`src/include/long_decode_defs.svh`:
```
// Constants for the four-byte opcode decoder and state-count model
`ifndef LONG_DECODE_DEFS_SVH
`define LONG_DECODE_DEFS_SVH

`define PFX_CTRL_LOAD     16'h0140
`define PFX_SMUL          16'h01c0
`define PFX_SDIV          16'h01d0
`define PFX_LOGIC         16'h01f0
`define PFX_BIT_REG_RD    8'h7c
`define PFX_BIT_REG_WR    8'h7d
`define PFX_BIT_ABS_RD    8'h7e
`define PFX_BIT_ABS_WR    8'h7f
`define THIRD_SUB_RD6     4'h6
`define THIRD_SUB_RD7     4'h7
`define INV_BIT_POS       7
`define ST_ONCHIP_MEM     4'h2
`define ST_INTERNAL       4'h1
`define ST_IO8            4'h6
`define ST_IO8_BYTE       4'h3
`define ST_IO16           4'h3
`define ST_EXT8_2_WORD    4'h4
`define ST_EXT8_2_BYTE    4'h2
`define ST_EXT8_3_WORD    4'h6
`define ST_EXT8_3_BYTE    4'h3
`define ST_EXT16_2        4'h2
`define ST_EXT16_3        4'h3

`endif

```
`src/include/long_decode_pkg.sv`:
```
// Types for the four-byte opcode decoder
package long_decode_pkg;

	typedef enum logic [4:0] {
		OP_NONE, OP_LOAD_CONTROL_REGISTER, OP_SIGNED_MULTIPLY_EXTEND,
		OP_SIGNED_DIVIDE_EXTEND, OP_LONG_OR, OP_LONG_XOR, OP_LONG_AND,
		OP_BIT_TEST, OP_BIT_OR, OP_INV_BIT_OR, OP_BIT_XOR, OP_INV_BIT_XOR,
		OP_BIT_AND, OP_INV_BIT_AND, OP_BIT_LOAD, OP_INV_BIT_LOAD,
		OP_BIT_STORE, OP_INV_BIT_STORE, OP_BIT_SET, OP_BIT_INVERT, OP_BIT_CLEAR
	} op_type;

	typedef enum logic [2:0] {
		AREA_ONCHIP_MEM, AREA_IO_8BIT, AREA_IO_16BIT,
		AREA_EXT8_2STATE, AREA_EXT8_3STATE, AREA_EXT16_2STATE, AREA_EXT16_3STATE
	} area_type;

	typedef struct packed {
		logic [7:0] first_byte;
		logic [7:0] second_byte;
		logic [7:0] third_byte;
		logic [7:0] fourth_byte;
	} code_type;

	typedef struct packed {
		op_type     op;
		logic       valid;
		logic       uses_reg;
		logic [2:0] addr_reg;
		logic       uses_abs;
		logic [7:0] abs_addr;
		logic [2:0] bit_num;
	} decode_type;

	typedef struct packed {
		logic [7:0] fetch;
		logic [7:0] branch_read;
		logic [7:0] stack;
		logic [7:0] byte_data;
		logic [7:0] word_data;
		logic [7:0] internal;
	} cycles_type;

	typedef struct packed {
		area_type fetch_area;
		area_type branch_area;
		area_type stack_area;
		area_type data_area;
		logic [3:0] waits;
	} areas_type;

endpackage : long_decode_pkg

```
`src/design/long_decode.sv`:
```
// Four-byte opcode decoder and execution state-count model
//
// How it works
// - fourth high nibble MSB 0 picks plain bit op
// - fourth high nibble MSB 1 picks inverted variant
// - register prefixes take register field as pointer
// - absolute prefixes take second byte as address
// - states equal sum of cycles times states
// - states per cycle follow bus width, access
// - fetch, data and internal cycles counted separately
`include "long_decode_defs.svh"

module long_decode
	import long_decode_pkg::*;
#(
	parameter int STATE_W = 16
) (
	input  wire logic               SYS_CLK_IN,
	input  wire logic               SRST_IN,
	input  wire code_type           CODE_IN,
	input  wire cycles_type         CYCLES_IN,
	input  wire areas_type          AREAS_IN,
	output decode_type              DECODE_OUT,
	output logic [STATE_W-1:0]      STATES_OUT
);

	if (STATE_W < 16) begin : g_state_w_check
		$error("STATE_W too small for the state sum");
	end

	// ----------------------------------------
	// Per-cycle state figures
	// ----------------------------------------
	function automatic logic [5:0] states_per(input area_type a, input logic is_word,
		input logic [3:0] m);
		logic [5:0] s;
		logic [5:0] w;
		w = 6'(m);
		s = 6'(`ST_ONCHIP_MEM);
		unique case (a)
			AREA_ONCHIP_MEM:   s = 6'(`ST_ONCHIP_MEM);
			AREA_IO_8BIT:      s = is_word ? 6'(`ST_IO8) : 6'(`ST_IO8_BYTE);
			AREA_IO_16BIT:     s = 6'(`ST_IO16);
			AREA_EXT8_2STATE:  s = is_word ? 6'(`ST_EXT8_2_WORD) : 6'(`ST_EXT8_2_BYTE);
			AREA_EXT8_3STATE:  s = is_word ? 6'(`ST_EXT8_3_WORD) + (w << 1)
			                               : 6'(`ST_EXT8_3_BYTE) + w;
			AREA_EXT16_2STATE: s = 6'(`ST_EXT16_2);
			AREA_EXT16_3STATE: s = 6'(`ST_EXT16_3) + w;
			default:           s = 6'(`ST_ONCHIP_MEM);
		endcase
		return s;
	endfunction : states_per

	function automatic logic [STATE_W-1:0] mul(input logic [7:0] c, input logic [5:0] s);
		return STATE_W'(c) * STATE_W'(s);
	endfunction : mul

	// ----------------------------------------
	// Decode
	// ----------------------------------------
	decode_type dec_d;
	decode_type dec_q;
	logic       inv;
	logic [3:0] ch;

	always_comb begin
		dec_d          = '0;
		dec_d.op       = OP_NONE;
		inv            = CODE_IN.fourth_byte[`INV_BIT_POS];
		ch             = CODE_IN.third_byte[7:4];
		dec_d.bit_num  = CODE_IN.fourth_byte[6:4];
		if ({CODE_IN.first_byte, CODE_IN.second_byte} == `PFX_CTRL_LOAD) begin
			if (CODE_IN.third_byte[7:4] == 4'h6 && CODE_IN.third_byte[3]
				&& CODE_IN.third_byte[0]) begin
				dec_d.op = OP_LOAD_CONTROL_REGISTER;
			end
		end else if ({CODE_IN.first_byte, CODE_IN.second_byte} == `PFX_SMUL) begin
			if (CODE_IN.third_byte[7:4] == 4'h5 && CODE_IN.third_byte[3:2] == 2'h0
				&& !CODE_IN.third_byte[0]) begin
				dec_d.op = OP_SIGNED_MULTIPLY_EXTEND;
			end
		end else if ({CODE_IN.first_byte, CODE_IN.second_byte} == `PFX_SDIV) begin
			if (CODE_IN.third_byte[7:4] == 4'h5 && CODE_IN.third_byte[3:2] == 2'h0
				&& CODE_IN.third_byte[0]) begin
				dec_d.op = OP_SIGNED_DIVIDE_EXTEND;
			end
		end else if ({CODE_IN.first_byte, CODE_IN.second_byte} == `PFX_LOGIC) begin
			if (CODE_IN.third_byte[7:4] == 4'h6) begin
				unique case (CODE_IN.third_byte[3:0])
					4'h4:    dec_d.op = OP_LONG_OR;
					4'h5:    dec_d.op = OP_LONG_XOR;
					4'h6:    dec_d.op = OP_LONG_AND;
					default: dec_d.op = OP_NONE;
				endcase
			end
		end else if (CODE_IN.first_byte[7:2] == 6'(`PFX_BIT_REG_RD >> 2)
			&& (CODE_IN.first_byte[1] || CODE_IN.second_byte[3:0] == 4'h0)) begin
			if (!CODE_IN.first_byte[1]) begin
				dec_d.uses_reg = 1'b1;
				dec_d.addr_reg = CODE_IN.second_byte[6:4];
			end else begin
				dec_d.uses_abs = 1'b1;
				dec_d.abs_addr = CODE_IN.second_byte;
			end
			if (!CODE_IN.first_byte[0]) begin
				unique case ({ch == `THIRD_SUB_RD7, CODE_IN.third_byte[3:0]})
					5'h03, 5'h13: dec_d.op = OP_BIT_TEST;
					5'h14: dec_d.op = inv ? OP_INV_BIT_OR  : OP_BIT_OR;
					5'h15: dec_d.op = inv ? OP_INV_BIT_XOR : OP_BIT_XOR;
					5'h16: dec_d.op = inv ? OP_INV_BIT_AND : OP_BIT_AND;
					5'h17: dec_d.op = inv ? OP_INV_BIT_LOAD : OP_BIT_LOAD;
					default: dec_d.op = OP_NONE;
				endcase
			end else begin
				unique case (CODE_IN.third_byte[3:0])
					4'h0: dec_d.op = OP_BIT_SET;
					4'h1: dec_d.op = OP_BIT_INVERT;
					4'h2: dec_d.op = OP_BIT_CLEAR;
					4'h7: dec_d.op = (ch == `THIRD_SUB_RD6)
						? (inv ? OP_INV_BIT_STORE : OP_BIT_STORE) : OP_NONE;
					default: dec_d.op = OP_NONE;
				endcase
			end
			if (ch != `THIRD_SUB_RD6 && ch != `THIRD_SUB_RD7) dec_d.op = OP_NONE;
		end
		dec_d.valid = (dec_d.op != OP_NONE);
	end

	// ----------------------------------------
	// State count
	// ----------------------------------------
	logic [STATE_W-1:0] states_d;
	logic [STATE_W-1:0] states_q;

	always_comb begin
		states_d = mul(CYCLES_IN.fetch,
				states_per(AREAS_IN.fetch_area, 1'b1, AREAS_IN.waits))
			+ mul(CYCLES_IN.branch_read,
				states_per(AREAS_IN.branch_area, 1'b1, AREAS_IN.waits))
			+ mul(CYCLES_IN.stack,
				states_per(AREAS_IN.stack_area, 1'b1, AREAS_IN.waits))
			+ mul(CYCLES_IN.byte_data,
				states_per(AREAS_IN.data_area, 1'b0, AREAS_IN.waits))
			+ mul(CYCLES_IN.word_data,
				states_per(AREAS_IN.data_area, 1'b1, AREAS_IN.waits))
			+ mul(CYCLES_IN.internal, 6'(`ST_INTERNAL));
	end

	always_ff @(posedge SYS_CLK_IN) begin
		if (SRST_IN) begin
			dec_q    <= '0;
			states_q <= '0;
		end else begin
			dec_q    <= dec_d;
			states_q <= states_d;
		end
	end

	assign DECODE_OUT = dec_q;
	assign STATES_OUT = states_q;

	// ----------------------------------------
	// Checks
	// ----------------------------------------
	a_plain_bit_load: assert property (@(posedge SYS_CLK_IN) disable iff (SRST_IN)
		(CODE_IN.first_byte == 8'h7c && CODE_IN.third_byte == 8'h77
		&& CODE_IN.second_byte[3:0] == 4'h0 && !CODE_IN.fourth_byte[7])
		|=> DECODE_OUT.op == OP_BIT_LOAD)
		else $error("plain bit load not selected");
	a_inv_bit_load: assert property (@(posedge SYS_CLK_IN) disable iff (SRST_IN)
		(CODE_IN.first_byte == 8'h7c && CODE_IN.third_byte == 8'h77
		&& CODE_IN.second_byte[3:0] == 4'h0 && CODE_IN.fourth_byte[7])
		|=> DECODE_OUT.op == OP_INV_BIT_LOAD)
		else $error("inverted bit load not selected");
	a_reg_field_taken: assert property (@(posedge SYS_CLK_IN) disable iff (SRST_IN)
		(CODE_IN.first_byte == 8'h7d && CODE_IN.second_byte[3:0] == 4'h0)
		|=> DECODE_OUT.uses_reg && DECODE_OUT.addr_reg == $past(CODE_IN.second_byte[6:4]))
		else $error("register field not taken");
	a_abs_addr_taken: assert property (@(posedge SYS_CLK_IN) disable iff (SRST_IN)
		(CODE_IN.first_byte == 8'h7f && CODE_IN.second_byte[3:0] == 4'h0)
		|=> DECODE_OUT.uses_abs && DECODE_OUT.abs_addr == $past(CODE_IN.second_byte))
		else $error("absolute address not taken");
	a_onchip_sum: assert property (@(posedge SYS_CLK_IN) disable iff (SRST_IN)
		(AREAS_IN.fetch_area == AREA_ONCHIP_MEM && CYCLES_IN.branch_read == 8'h00
		&& CYCLES_IN.stack == 8'h00 && CYCLES_IN.byte_data == 8'h00
		&& CYCLES_IN.word_data == 8'h00)
		|=> STATES_OUT == STATE_W'(2 * $past(CYCLES_IN.fetch) + $past(CYCLES_IN.internal)))
		else $error("state sum wrong");
	a_io8_byte: assert property (@(posedge SYS_CLK_IN) disable iff (SRST_IN)
		(AREAS_IN.data_area == AREA_IO_8BIT && CYCLES_IN.fetch == 8'h00
		&& CYCLES_IN.branch_read == 8'h00 && CYCLES_IN.stack == 8'h00
		&& CYCLES_IN.word_data == 8'h00 && CYCLES_IN.internal == 8'h00)
		|=> STATES_OUT == STATE_W'(3 * $past(CYCLES_IN.byte_data)))
		else $error("byte access states wrong");
	a_internal_only: assert property (@(posedge SYS_CLK_IN) disable iff (SRST_IN)
		(CYCLES_IN.fetch == 8'h00 && CYCLES_IN.branch_read == 8'h00
		&& CYCLES_IN.stack == 8'h00 && CYCLES_IN.byte_data == 8'h00
		&& CYCLES_IN.word_data == 8'h00)
		|=> STATES_OUT == STATE_W'($past(CYCLES_IN.internal)))
		else $error("internal cycles miscounted");
	a_smul_map: assert property (@(posedge SYS_CLK_IN) disable iff (SRST_IN)
		({CODE_IN.first_byte, CODE_IN.second_byte} == 16'h01c0
		&& CODE_IN.third_byte[7:4] == 4'h5 && CODE_IN.third_byte[3:2] == 2'h0
		&& !CODE_IN.third_byte[0])
		|=> DECODE_OUT.op == OP_SIGNED_MULTIPLY_EXTEND && DECODE_OUT.valid)
		else $error("signed multiply not mapped");
	a_ldc_odd_column: assert property (@(posedge SYS_CLK_IN) disable iff (SRST_IN)
		({CODE_IN.first_byte, CODE_IN.second_byte} == `PFX_CTRL_LOAD
		&& CODE_IN.third_byte[7:4] == 4'h6 && CODE_IN.third_byte[3]
		&& CODE_IN.third_byte[0])
		|=> DECODE_OUT.op == OP_LOAD_CONTROL_REGISTER)
		else $error("control register load not mapped");
	a_long_or_map: assert property (@(posedge SYS_CLK_IN) disable iff (SRST_IN)
		({CODE_IN.first_byte, CODE_IN.second_byte} == `PFX_LOGIC
		&& CODE_IN.third_byte == 8'h64)
		|=> DECODE_OUT.op == OP_LONG_OR)
		else $error("long or not mapped");
	a_inv_bit_store: assert property (@(posedge SYS_CLK_IN) disable iff (SRST_IN)
		(CODE_IN.first_byte == 8'h7d && CODE_IN.third_byte == 8'h67
		&& CODE_IN.second_byte[3:0] == 4'h0 && CODE_IN.fourth_byte[7])
		|=> DECODE_OUT.op == OP_INV_BIT_STORE)
		else $error("inverted bit store not selected");
	a_abs_any_addr: assert property (@(posedge SYS_CLK_IN) disable iff (SRST_IN)
		(CODE_IN.first_byte == 8'h7e && CODE_IN.third_byte == 8'h73)
		|=> DECODE_OUT.op == OP_BIT_TEST
		&& DECODE_OUT.abs_addr == $past(CODE_IN.second_byte))
		else $error("absolute bit test address not taken");

endmodule : long_decode

```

Work instruction
Copy every line from the records above that contains the word "model".

Solution for this problem
// Constants for the four-byte opcode decoder and state-count model
// Four-byte opcode decoder and execution state-count model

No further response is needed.